Rubén Ramírez

Personal information
- Full name: Rubén Darío Ramírez
- Date of birth: October 17, 1982 (age 42)
- Place of birth: Santa Fe, Argentina
- Height: 1.85 m (6 ft 1 in)
- Position(s): Striker

Team information
- Current team: Huracán de Vera

Youth career
- Colón

Senior career*
- Years: Team / Apps / (Gls)
- 2003–2009: Colón / 100 / (32)
- 2004–2005: → Tiro Federal (loan) / 34 / (18)
- 2009: → Racing Club (loan) / 24 / (3)
- 2010: Banfield / 39 / (16)
- 2011–2012: Godoy Cruz / 40 / (25)
- 2012–2013: Colón / 34 / (6)
- 2014: Audax Italiano / 12 / (2)
- 2014: Audax Italiano B / 2 / (0)
- 2014: Godoy Cruz / 18 / (7)
- 2015: Quilmes / 16 / (5)
- 2016: Temperley / 8 / (0)
- 2017: Guillermo Brown / 17 / (3)
- 2017–2018: Huracán Las Heras [es] / 16 / (1)
- 2018: Dock Sud / 3 / (0)
- 2019: Deportivo Bañado / 6 / (2)
- 2022–2023: Germinal Rawson [es] / 16 / (4)
- 2024–: Huracán de Vera / – / (–)

= Rubén Ramírez (footballer, born 1982) =

Argentine footballer

Rubén Darío Ramírez (born 17 October 1982 in Margarita, Santa Fe) is an Argentine football striker who plays for Huracán FC de Vera.

==Career==
Ramírez started playing in the youth team of Colón. He was loaned to Tiro Federal for the 2004-2005 season, returning to Colón in 2005. He has established himself as a regular member of the first team squad.

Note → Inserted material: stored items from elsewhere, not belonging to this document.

[config.mk]
export PLATFORM = sky130hd
export DESIGN_NAME = clock_sysref_cal_ctrl
export DESIGN_NICKNAME = d
export VERILOG_FILES = /design/src/clkcal_pkg.sv /design/src/clock_sysref_cal_ctrl.sv /design/src/sample_clock_divider.sv
export SDC_FILE = /design/constraint.sdc
export NUM_CORES = 1
export LEC_CHECK = 0
export BUFFER_PORTS_ARGS = -buffer_cell sky130_fd_sc_hd__buf_2
export CAP_MARGIN = 20
export CORE_MARGIN = 8
export CORE_UTILIZATION = 25
export DETAILED_ROUTE_END_ITERATION = 7
export GPL_ROUTABILITY_DRIVEN = 0
export PLACE_DENSITY_LB_ADDON = 0.15
export SYNTH_ARGS = -nofsm -noshare
export SYNTH_HDL_FRONTEND = slang
export SYNTH_SLANG_ARGS = --single-unit
[constraint.sdc]
create_clock -name ref_clk -period 2.55 [get_ports ref_clk]
set_input_delay 0.255 -clock ref_clk [delete_from_list [all_inputs] [get_ports ref_clk]]
set_output_delay 0.255 -clock ref_clk [all_outputs]
set_load 0.1 [all_outputs]
[src/clkcal_pkg.sv]
// Shared constants and types for the sampling clock, alignment gate and calibration control.
// Assumes a 32-bit APB register bus and a single clock that is the device clock itself.
package clkcal_pkg;

  ////////////////////////////////////////////////////////////////////////////
  // Register byte offsets
  localparam logic [7:0] OFF_CTRL = 8'h00;
  localparam logic [7:0] OFF_DRIVER = 8'h04;
  localparam logic [7:0] OFF_LINK_STATUS = 8'h08;
  localparam logic [7:0] OFF_IRQ_STATUS = 8'h0c;
  localparam logic [7:0] OFF_IRQ_CLEAR = 8'h10;
  localparam logic [7:0] OFF_IRQ_ENABLE = 8'h14;

  ////////////////////////////////////////////////////////////////////////////
  // Field layouts
  // Control word: phase [8:5], power down [4], offset enable [3], gate enable [2], divide select [1:0]
  typedef struct packed {
    logic [3:0] phase;
    logic power_down;
    logic sysref_offset_en;
    logic sysref_gate_en;
    logic [1:0] clock_divide_factor;
  } ctrl_type;
  localparam int CTRL_W = 9;

  // Driver word: de-emphasis [5:3], swing [2:0]
  typedef struct packed {
    logic [2:0] deemphasis_setting;
    logic [2:0] driver_swing_setting;
  } driver_type;
  localparam int DRIVER_W = 6;

  localparam ctrl_type CTRL_RESET = 9'h000;
  localparam driver_type DRIVER_RESET = 6'h00;

  // Link status word bits
  localparam int STS_CAL_DONE = 0;
  localparam int STS_CAL_BUSY = 1;
  localparam int STS_PWRUP_WAIT = 2;
  localparam int STS_W = 3;

  // Interrupt bits, same layout in status, clear and enable
  localparam int IRQ_CAL_DONE = 0;
  localparam int IRQ_SYSREF = 1;
  localparam int IRQ_REINIT = 2;
  localparam int IRQ_W = 3;
  localparam logic [IRQ_W-1:0] IRQ_RESET = 3'h0;

  ////////////////////////////////////////////////////////////////////////////
  // Timing, in sampling clock cycles
  localparam int CNT_W = 24;
  localparam logic [CNT_W-1:0] POWERUP_CYCLES_DEF = 24'h802c80; // 8.4e6
  localparam logic [CNT_W-1:0] CAL_CYCLES_DEF = 24'h1e8480; // 2.0e6
  localparam int DIV_CNT_W = 3;

  typedef enum logic [3:0] {
    ST_WAIT_SUPPLY,
    ST_POWERUP,
    ST_CAL,
    ST_DONE,
    ST_PWRDN
  } cal_state_type;

  // Divide select 0..3 gives factor 1, 2, 4, 8
  function automatic logic [3:0] factor_of(input logic [1:0] sel);
    factor_of = 4'h1 << sel;
  endfunction

endpackage

[src/clock_sysref_cal_ctrl.sv]
// Clock divider control, gated SYSREF alignment and core calibration sequencing behind APB.
// Assumes ref_clk is the device clock; sysref_in and supplies_valid_in are asynchronous pins.
//
// Overview of operation
// - Sampling clock is the device clock divided by 1, 2, 4 or 8.
// - Any change of divide factor starts a full serial link re-initialisation.
// - SYSREF reaches internal logic only through the gate; closed gate changes nothing.
// - Gate is closed after reset until the host opens it.
// - SYSREF offset and gate enable are host-written configuration bits.
// - Coarse phase moves in half device clock steps, twice the factor steps total.
// - One coarse phase setting serves both channels.
// - Phase changes leave frame clocks, link status and output data undisturbed.
// - Phase change shifts sample-to-frame latency by exactly that change.
// - Each accepted SYSREF event realigns the sampling clock phase.
// - Eight swing and eight de-emphasis levels, each in its own field.
// - After supplies and clock are valid, wait fixed sampling cycles, then self-calibrate.
// - A calibration run lasts about two million sampling cycles.
`timescale 1ns/1ns
module clock_sysref_cal_ctrl
  import clkcal_pkg::*;
#(
  parameter logic [CNT_W-1:0] POWERUP_CYCLES = POWERUP_CYCLES_DEF,
  parameter logic [CNT_W-1:0] CAL_CYCLES = CAL_CYCLES_DEF
)
(
  input wire logic ref_clk,
  input wire logic rst,
  input wire logic psel,
  input wire logic penable,
  input wire logic pwrite,
  input wire logic [7:0] paddr,
  input wire logic [31:0] pwdata,
  output logic [31:0] prdata,
  output logic pready,
  output logic pslverr,
  input wire logic sysref_in,
  input wire logic supplies_valid_in,
  output logic sysref_offset_en,
  output logic [2:0] driver_swing_setting,
  output logic [2:0] deemphasis_setting,
  output logic link_reinit,
  output logic sample_tick,
  output logic sample_half,
  output logic frame_tick,
  output logic sysref_aligned,
  output logic cal_done,
  output logic irq
);

  localparam int NPIN = 2;
  localparam int PIN_SYSREF = 0;
  localparam int PIN_SUPPLY = 1;

  logic [NPIN-1:0] pin_in;
  logic [NPIN-1:0] s1_r, s2_r, s3_r, lvl_r;
  logic sysref_prev_r;
  logic sysref_edge;
  logic accepted;

  ctrl_type ctrl_r, ctrl_nxt;
  driver_type drv_r, drv_nxt;
  logic [IRQ_W-1:0] ists_r, ists_nxt;
  logic [IRQ_W-1:0] ien_r, ien_nxt;
  logic [IRQ_W-1:0] events;
  logic [IRQ_W-1:0] clr_mask;
  logic [31:0] prdata_r, prdata_nxt;
  logic reinit_r, reinit_nxt;
  logic aligned_r;
  logic wr_access;
  logic rd_setup;

  cal_state_type state_r, state_nxt;
  logic [CNT_W-1:0] cnt_r, cnt_nxt;
  logic cal_done_r, cal_done_nxt;
  logic cal_finish;
  logic [STS_W-1:0] link_status_word;

  // Offsets that answer; everything else is an error
  function automatic logic addr_ok(input logic [7:0] a);
    addr_ok = (a == OFF_CTRL) || (a == OFF_DRIVER) || (a == OFF_LINK_STATUS) ||
              (a == OFF_IRQ_STATUS) || (a == OFF_IRQ_CLEAR) || (a == OFF_IRQ_ENABLE);
  endfunction

  ////////////////////////////////////////////////////////////////////////////
  // Pin synchronisers; a level counts once the second and third stages agree
  assign pin_in = {supplies_valid_in, sysref_in};

  genvar gi;
  generate
    for (gi = 0; gi < NPIN; gi++) begin : g_sync
      always_ff @(posedge ref_clk or posedge rst) begin
        if (rst) begin
          s1_r[gi] <= 1'b0;
          s2_r[gi] <= 1'b0;
          s3_r[gi] <= 1'b0;
          lvl_r[gi] <= 1'b0;
        end else begin
          s1_r[gi] <= pin_in[gi];
          s2_r[gi] <= s1_r[gi];
          s3_r[gi] <= s2_r[gi];
          if (s2_r[gi] == s3_r[gi]) begin
            lvl_r[gi] <= s3_r[gi];
          end
        end
      end
    end
  endgenerate

  ////////////////////////////////////////////////////////////////////////////
  // Detection gate: an AND in front of the alignment logic
  assign sysref_edge = lvl_r[PIN_SYSREF] & ~sysref_prev_r;
  assign accepted = sysref_edge & ctrl_r.sysref_gate_en;

  always_ff @(posedge ref_clk or posedge rst) begin
    if (rst) begin
      sysref_prev_r <= 1'b0;
      aligned_r <= 1'b0;
    end else begin
      sysref_prev_r <= lvl_r[PIN_SYSREF];
      aligned_r <= accepted;
    end
  end

  ////////////////////////////////////////////////////////////////////////////
  // Divider and phase placement
  sample_clock_divider u_div (
    .ref_clk(ref_clk),
    .rst(rst),
    .div_sel(ctrl_r.clock_divide_factor),
    .phase(ctrl_r.phase),
    .realign(accepted),
    .sample_tick(sample_tick),
    .sample_half(sample_half),
    .frame_tick(frame_tick)
  );

  ////////////////////////////////////////////////////////////////////////////
  // APB register file; writes land in the access phase, read data is caught in setup
  assign wr_access = psel & penable & pwrite;
  assign rd_setup = psel & ~penable & ~pwrite;
  assign events = {reinit_r, accepted, cal_finish};
  assign link_status_word = {state_r == ST_POWERUP, state_r == ST_CAL, cal_done_r};

  always_comb begin
    ctrl_nxt = ctrl_r;
    drv_nxt = drv_r;
    ien_nxt = ien_r;
    clr_mask = '0;
    reinit_nxt = 1'b0;
    prdata_nxt = prdata_r;
    if (wr_access) begin
      case (paddr)
        OFF_CTRL: begin
          ctrl_nxt = ctrl_type'(pwdata[CTRL_W-1:0]);
          // Only a real change of factor restarts the link
          reinit_nxt = (ctrl_nxt.clock_divide_factor != ctrl_r.clock_divide_factor);
        end
        OFF_DRIVER: begin
          drv_nxt = driver_type'(pwdata[DRIVER_W-1:0]);
        end
        OFF_IRQ_CLEAR: begin
          clr_mask = pwdata[IRQ_W-1:0];
        end
        OFF_IRQ_ENABLE: begin
          ien_nxt = pwdata[IRQ_W-1:0];
        end
        default: begin
        end
      endcase
    end
    // Set wins over clear so no event is lost
    ists_nxt = (ists_r & ~clr_mask) | events;
    if (rd_setup) begin
      case (paddr)
        OFF_CTRL: prdata_nxt = {{(32-CTRL_W){1'b0}}, ctrl_r};
        OFF_DRIVER: prdata_nxt = {{(32-DRIVER_W){1'b0}}, drv_r};
        OFF_LINK_STATUS: prdata_nxt = {{(32-STS_W){1'b0}}, link_status_word};
        OFF_IRQ_STATUS: prdata_nxt = {{(32-IRQ_W){1'b0}}, ists_r};
        OFF_IRQ_ENABLE: prdata_nxt = {{(32-IRQ_W){1'b0}}, ien_r};
        default: prdata_nxt = 32'h0000_0000;
      endcase
    end
  end

  always_ff @(posedge ref_clk or posedge rst) begin
    if (rst) begin
      ctrl_r <= CTRL_RESET;
      drv_r <= DRIVER_RESET;
      ists_r <= IRQ_RESET;
      ien_r <= IRQ_RESET;
      reinit_r <= 1'b0;
      prdata_r <= 32'h0000_0000;
    end else begin
      ctrl_r <= ctrl_nxt;
      drv_r <= drv_nxt;
      ists_r <= ists_nxt;
      ien_r <= ien_nxt;
      reinit_r <= reinit_nxt;
      prdata_r <= prdata_nxt;
    end
  end

  // Zero wait states; unmapped offsets answer with an error
  assign pready = 1'b1;
  assign pslverr = psel & penable & ~addr_ok(paddr);
  assign prdata = prdata_r;
  assign sysref_offset_en = ctrl_r.sysref_offset_en;
  assign driver_swing_setting = drv_r.driver_swing_setting;
  assign deemphasis_setting = drv_r.deemphasis_setting;
  assign link_reinit = reinit_r;
  assign sysref_aligned = aligned_r;
  assign irq = |(ists_r & ien_r);

  ////////////////////////////////////////////////////////////////////////////
  // Calibration sequencer, counting sampling cycles
  assign cal_finish = (state_r == ST_CAL) && sample_tick && (cnt_r == CAL_CYCLES - 24'h1);

  always_comb begin
    state_nxt = state_r;
    cnt_nxt = cnt_r;
    case (state_r)
      ST_WAIT_SUPPLY: begin
        if (lvl_r[PIN_SUPPLY]) begin
          state_nxt = ST_POWERUP;
          cnt_nxt = '0;
        end
      end
      ST_POWERUP: begin
        if (sample_tick) begin
          if (cnt_r == POWERUP_CYCLES - 24'h1) begin
            state_nxt = ST_CAL;
            cnt_nxt = '0;
          end else begin
            cnt_nxt = cnt_r + 24'h1;
          end
        end
      end
      ST_CAL: begin
        if (sample_tick) begin
          if (cal_finish) begin
            state_nxt = ST_DONE;
          end else begin
            cnt_nxt = cnt_r + 24'h1;
          end
        end
      end
      ST_DONE: begin
      end
      ST_PWRDN: begin
        // Leaving power down starts a manual calibration
        if (!ctrl_r.power_down) begin
          state_nxt = ST_CAL;
          cnt_nxt = '0;
        end
      end
      default: begin
        state_nxt = ST_WAIT_SUPPLY;
      end
    endcase
    // Power down overrides any run; a partial calibration is abandoned
    if (ctrl_r.power_down) begin
      state_nxt = ST_PWRDN;
    end
    cal_done_nxt = (state_nxt == ST_DONE);
  end

  always_ff @(posedge ref_clk or posedge rst) begin
    if (rst) begin
      state_r <= ST_WAIT_SUPPLY;
      cnt_r <= '0;
      cal_done_r <= 1'b0;
    end else begin
      state_r <= state_nxt;
      cnt_r <= cnt_nxt;
      cal_done_r <= cal_done_nxt;
    end
  end

  assign cal_done = cal_done_r;
endmodule

[src/sample_clock_divider.sv]
// Divides the device clock to the sampling rate and places the sampling strobe by the coarse phase.
// Assumes ref_clk is the device clock and realign is a one-cycle pulse from the same domain.
`timescale 1ns/1ns
module sample_clock_divider
  import clkcal_pkg::*;
(
  input wire logic ref_clk,
  input wire logic rst,
  input wire logic [1:0] div_sel,
  input wire logic [3:0] phase,
  input wire logic realign,
  output logic sample_tick,
  output logic sample_half,
  output logic frame_tick
);

  logic [DIV_CNT_W-1:0] cnt_r, cnt_nxt;
  logic tick_r, tick_nxt;
  logic half_r, half_nxt;
  logic frame_r, frame_nxt;
  logic [3:0] factor;
  logic [3:0] mask;
  logic [3:0] eff_phase;

  ////////////////////////////////////////////////////////////////////////////
  // Next values of the divider and its strobes
  always_comb begin
    factor = factor_of(div_sel);
    mask = 4'((factor << 1) - 4'h1); // Wraps to all ones for factor 8
    eff_phase = phase & mask;
    if (realign) begin
      cnt_nxt = '0;
    end else if ({1'b0, cnt_r} >= factor - 4'h1) begin
      cnt_nxt = '0;
    end else begin
      cnt_nxt = cnt_r + 3'h1;
    end
    // One strobe feeds both channels
    tick_nxt = (cnt_r == eff_phase[3:1]);
    half_nxt = eff_phase[0];
    // Frame timing ignores phase; samples are retimed onto it
    frame_nxt = (cnt_r == '0);
  end

  always_ff @(posedge ref_clk or posedge rst) begin
    if (rst) begin
      cnt_r <= '0;
      tick_r <= 1'b0;
      half_r <= 1'b0;
      frame_r <= 1'b0;
    end else begin
      cnt_r <= cnt_nxt;
      tick_r <= tick_nxt;
      half_r <= half_nxt;
      frame_r <= frame_nxt;
    end
  end

  assign sample_tick = tick_r;
  assign sample_half = half_r;
  assign frame_tick = frame_r;
endmodule

## Word-level counts from Yosys, hierarchy flattened

Cells that the tools add are included.
Widths: inputs -> output; s select.

| storage, ports and cells | value |
|---|---|
| register bits | 99 |
| bits in latches | 0 |
| RAM bits | 0 |
| memory bits (read-only) | 0 |
| bits of input ports | 47 |
| output and inout bits | 48 |
| logic and storage cells | 108 |
| memories kept | 0 |

| cells by class | value |
|---|---|
| $add $sub $neg | 4 |
| $mul | 0 |
| divide/modulo/power cells | 0 |
| magnitude comparators | 1 |
| equal/unequal tests | 21 |
| shift operators | 1 |
| multiplexer cells | 21 |
| bitwise operators | 16 |
| reduce and logical (&&, ||, !) cells | 16 |

Operator list:

| cell | number |
|---|---|
| $mux 24 | 6 |
| $pmux 24 s4 | 1 |
| $pmux 9 s5 | 1 |
| $add 24x1->24 const B | 1 |
| $eq 24x21->1 const B | 1 |
| $eq 24x24->1 const B | 1 |
| $mux 4 | 6 |
| $pmux 4 s5 | 1 |
| $eq 8x4->1 const B | 2 |
| $eq 8x5->1 const B | 2 |
| $eq 4x2->1 const B | 3 |
| $mux 3 | 4 |
| $eq 8x3->1 const B | 1 |
| $logic_not 8->1 | 1 |
| $sub 4x1->4 const B | 2 |
| $and 1x1->1 | 7 |
| $and 3x3->3 | 2 |
| $ne 2x2->1 const B | 3 |
| $reduce_and 2->1 | 3 |
| $reduce_and 6->1 | 1 |
| $logic_or 1x1->1 | 5 |
| $and 4x4->4 | 1 |
| $eq 4x1->1 const B | 1 |
| $eq 4x3->1 const B | 1 |
| 16 further kinds | 23 |

## Depth between registers and ports, before layout

| depth | value |
|---|---|
| depth after elaboration | 8 |
| gate-level depth with buffers | 9 |
| mapped depth without buffers | 6 |

## Modules after synthesis

From an unflattened synthesis, not the netlist that was laid out.

| second synthesis, totals | value |
|---|---|
| cell total of the unflattened synthesis | 390 |
| area total of the unflattened synthesis | 3962.6 um^2 |

By module, submodules not included:

| module | instances | cells an instance | area an instance (um^2) | seq. area each (um^2) |
|---|---|---|---|---|
| clock_sysref_cal_ctrl | 1 | 355 | 3588.4 | 1751.7 |
| sample_clock_divider | 1 | 35 | 374.1 | 150.1 |

## Worst setup path before layout

No wires, ideal clock.

| timing path | value |
|---|---|
| kind | input to output |
| start point | in paddr[5] |
| end point | out pslverr |
| data arrival time | 2.781 ns |
| required time | 2.295 ns |
| path slack | -0.486 ns |
| stages | 2 |
| buffers on the path | 0 |
| cells stage by stage | nor3_1 a311oi_1 |

| between the ends | value |
|---|---|
| longest elaborated chain between the ends | 8 |
| elaborated cells between the ends (all ways) | 13 |
| those cells by class | eq/ne (5); bitwise (2); reduce/logical (6) |

Ends and longest elaborated chain:

| what | RTL line | RTL |
|---|---|---|
| from (decl) | clock_sysref_cal_ctrl.sv:31 | `input wire logic [7:0] paddr,` |
| $eq 8x3->1 / $logic_not 8->1 (equally long branches) | clock_sysref_cal_ctrl.sv:80 | `addr_ok = (a == OFF_CTRL) \|\| (a == OFF_DRIVER) \|\| (a == OFF_LINK_STATUS) \|\|` |
| $logic_or 1x1->1 (3 in a row) | clock_sysref_cal_ctrl.sv:80 |  |
| $logic_or 1x1->1 | clock_sysref_cal_ctrl.sv:81 | `(a == OFF_IRQ_STATUS) \|\| (a == OFF_IRQ_CLEAR) \|\| (a == OFF_IRQ_ENABLE);` |
| $logic_or 1x1->1 (*) | clock_sysref_cal_ctrl.sv:81 |  |
| $not 1->1 (*) | clock_sysref_cal_ctrl.sv:205 | `assign pslverr = psel & penable & ~addr_ok(paddr);` |
| $and 1x1->1 (*) | clock_sysref_cal_ctrl.sv:205 |  |
| to (decl) | clock_sysref_cal_ctrl.sv:35 | `output logic pslverr,` |

Every way passes the cells marked *; elsewhere a longest branch is shown, timed or not.

## Worst setup path in the final report

| timing path | value |
|---|---|
| start point | reg cnt_r[17] |
| end point | reg cnt_r[10] |

| between the ends | value |
|---|---|
| longest elaborated chain between the ends | 4 |
| elaborated cells between the ends (all ways) | 8 |
| those cells by class | eq/ne (3); mux (3); reduce/logical (2) |

Ends and longest elaborated chain:

| what | RTL line | RTL |
|---|---|---|
| from (decl) | clock_sysref_cal_ctrl.sv:73 | `logic [CNT_W-1:0] cnt_r, cnt_nxt;` |
| from (signal assigned) | clock_sysref_cal_ctrl.sv:274 | `cnt_r <= cnt_nxt;` |
| $eq 24x24->1 / $eq 24x21->1 (equally long branches) | clock_sysref_cal_ctrl.sv:230, clock_sysref_cal_ctrl.sv:216 |  |
| $mux 24 / $logic_and 1x1->1 (equally long branches) | clock_sysref_cal_ctrl.sv:230, clock_sysref_cal_ctrl.sv:216 |  |
| $mux 24 / $ne 2x2->1 (equally long branches) | -- |  |
| $pmux 24 s4 / $reduce_and 6->1 (equally long branches) | -- |  |

Parallel ways exist; a longest one is shown, timed or not. The select of a mux whose other input is x is not followed.
A chain may end at the register's enable or synchronous reset.

==> out/metrics.cfg <==
[setup_path]
r2r_slack_ns=0.28
setup.worst_path.start=cnt_r[17]
slowest_stage=or4_4
cp_data_required_time_ns=2.78
r2r_end=cnt_r[10]
start_kind=flip-flop
criticalPathCategory=flip-flop to flip-flop
worstRegToRegCells=5
cp_cell_sequence=or4_4 > nor4_4 > a21oi_4 > and3_1 > a22o_1
endpoint=cnt_r[10]
arrival_ns=2.49
rr_startpoint=cnt_r[17]
path_depth=5
end_kind=flip-flop
worst-path-buf-inv=0
crit_fanout=15
cp_top_family=simple AND/OR/NAND/NOR gates
critPathMaxStageDelay_ns=0.59

[logic_synthesis]
synthCells=410
ys_warn_count=0
synthTopCellsByArea=dfrtp_1, mux2_2, buf_4
synth_ff_type=dfrtp_1
synth_top_family_by_area=simple AND/OR/NAND/NOR gates
synth_edf_count=0
synth_xor_area_frac=0.0106
ys_seq_elements=76
yosys.area_share.simple=0.205
netlist_area_mm2=0.00411
async_flop_share=1.00
avgSynthCellArea_um2=10.0
synth_top_area_share=0.462
synthMuxAreaShare=0.0666
yosysTopAreaCell=dfrtp_1
synth.distinct_cells=55
yosysSeqAreaShare=0.462
synth_compound_area_frac=0.144
synthAdderAreaFrac=0.0231

[cells_and_area]
area_growth_pct=18.4
fin_util=0.298
num_antenna_cells=0
drive_gt1_frac=0.220
layout.nets=516
layoutNonFillerInstCount=688
nFillCells=1790

[placed_design]
dp_hpwl_mm=7.97
portBuffers=47
dp.cells=671
dp_slack_ns=0.0862

[floorplanning]
core_mm2=0.0163
rows=47
io_pins=95
fp.dieH_um=144
die_area_mm2=0.0208
start_util=0.252
die_w_um=144

[global_route]
grt_pass1_wl_mm=18.3
overflow=0
grt_max_degree=44
grt_pass1_vias=3391
antenna_found_initial=0
grtUsageTotal=0.113

[drt]
drt_iter0_drc=174
drtAntennaViolNets=0
drc=0
via_count=3276
drtPass1Iterations=4
viasPerCell=4.76
drt_wl_total_mm=11.1
wl_per_cell_um=16.1

[timing]
fin_skew_ns=0.00614
fin_crit_ns=2.27
rsz0062_at_grt=false
fin_ws_ns=0.284
setup_tns_ns=0
fmax_mhz=441
hold_viol=0
max-slew-margin-rel=0.578
finalCritPeriodShare=0.889
setup_viol=0
worst-slew-pin-transition_ns=0.632
final_max_slew_viol_count=0

[status]
status=finished, final reports clean

[cts]
clk_path_buf_depth=2
htree_levels=3
cts_made_buffers=9
root_buffer=clkbuf_16
post_cts_buffers=0
cts_tree=built
numClockSinks=76
clk_latency_ns=0.34
path_clk_slew_ns=0.06

[hold_path]
whs_path_depth=1
hold_class=primary input to flip-flop

[power]
power_mw=2.99
p_leak_nw=2.13
power_density_mw_per_mm2=613
max-vdd-ir-drop_v=0.000313

[run]
maxCapViolCount=0

-- repair_timing --
item                                    in CTS  in global routing
endpoints found under the setup margin       0                  5
gates resized for setup                      0                  1
hold buffers                                 1                  0
endpoints found under the hold margin       33                  0
-- power by group --
| part | internal [mW] | total (mW) | switching (mW) |
|---|---|---|---|
| logic | 0.0829 | 0.451 | 0.368 |
| registers | 1.24 | 1.27 | 0.0269 |
| clock network | 0.756 | 1.27 | 0.514 |
-- per-stage QoR --
stage          cell area, um2  hold slack, ns
3_3_place_gp             4560           0.333
4_1_cts                  4860         0.00831
3_5_place_dp             4560           0.336
6_report                 4870          0.0254
2_1_floorplan            4210           0.286
5_1_grt                  4870          0.0109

In February 2009, he joined Racing Club but after less than a year he moved on to join Club Atlético Banfield.

Ramírez scored his first goal in Banfield with a goal in a 3–0 win versus Argentinos Juniors on 24 February 2010. Two further goals followed in a 3–1 win over Colón de Santa Fe, one of Ramirez former clubs, on 4 March 2010. Two more important goals came in a home match against Gimnasia y Esgrima de la Plata on 27 March 2010, after Gimnasia had taken the lead and missed a penalty, Ramírez scored twice in the second half to help Banfield win 3–2. On 21 April 2010, Ruben added two more headed goals to his Copa Libertadores season in a 4–1 home win over Deportivo Cuenca.

On 14 May 2010, Ruben scored the third goal in a 3–0 win over Boca Juniors. He was the top scorer of 2011 Apertura, with 12 goals.

On 31 July 2012, he signed for Colón de Santa Fe for second time in his career.

In 2014, Ramírez had his only experience abroad with Audax Italiano in the Chilean Primera División. He also made two appearances for the B-team in the Segunda División Profesional.

In 2024, Ramírez joined Huracán Fútbol Club de Vera.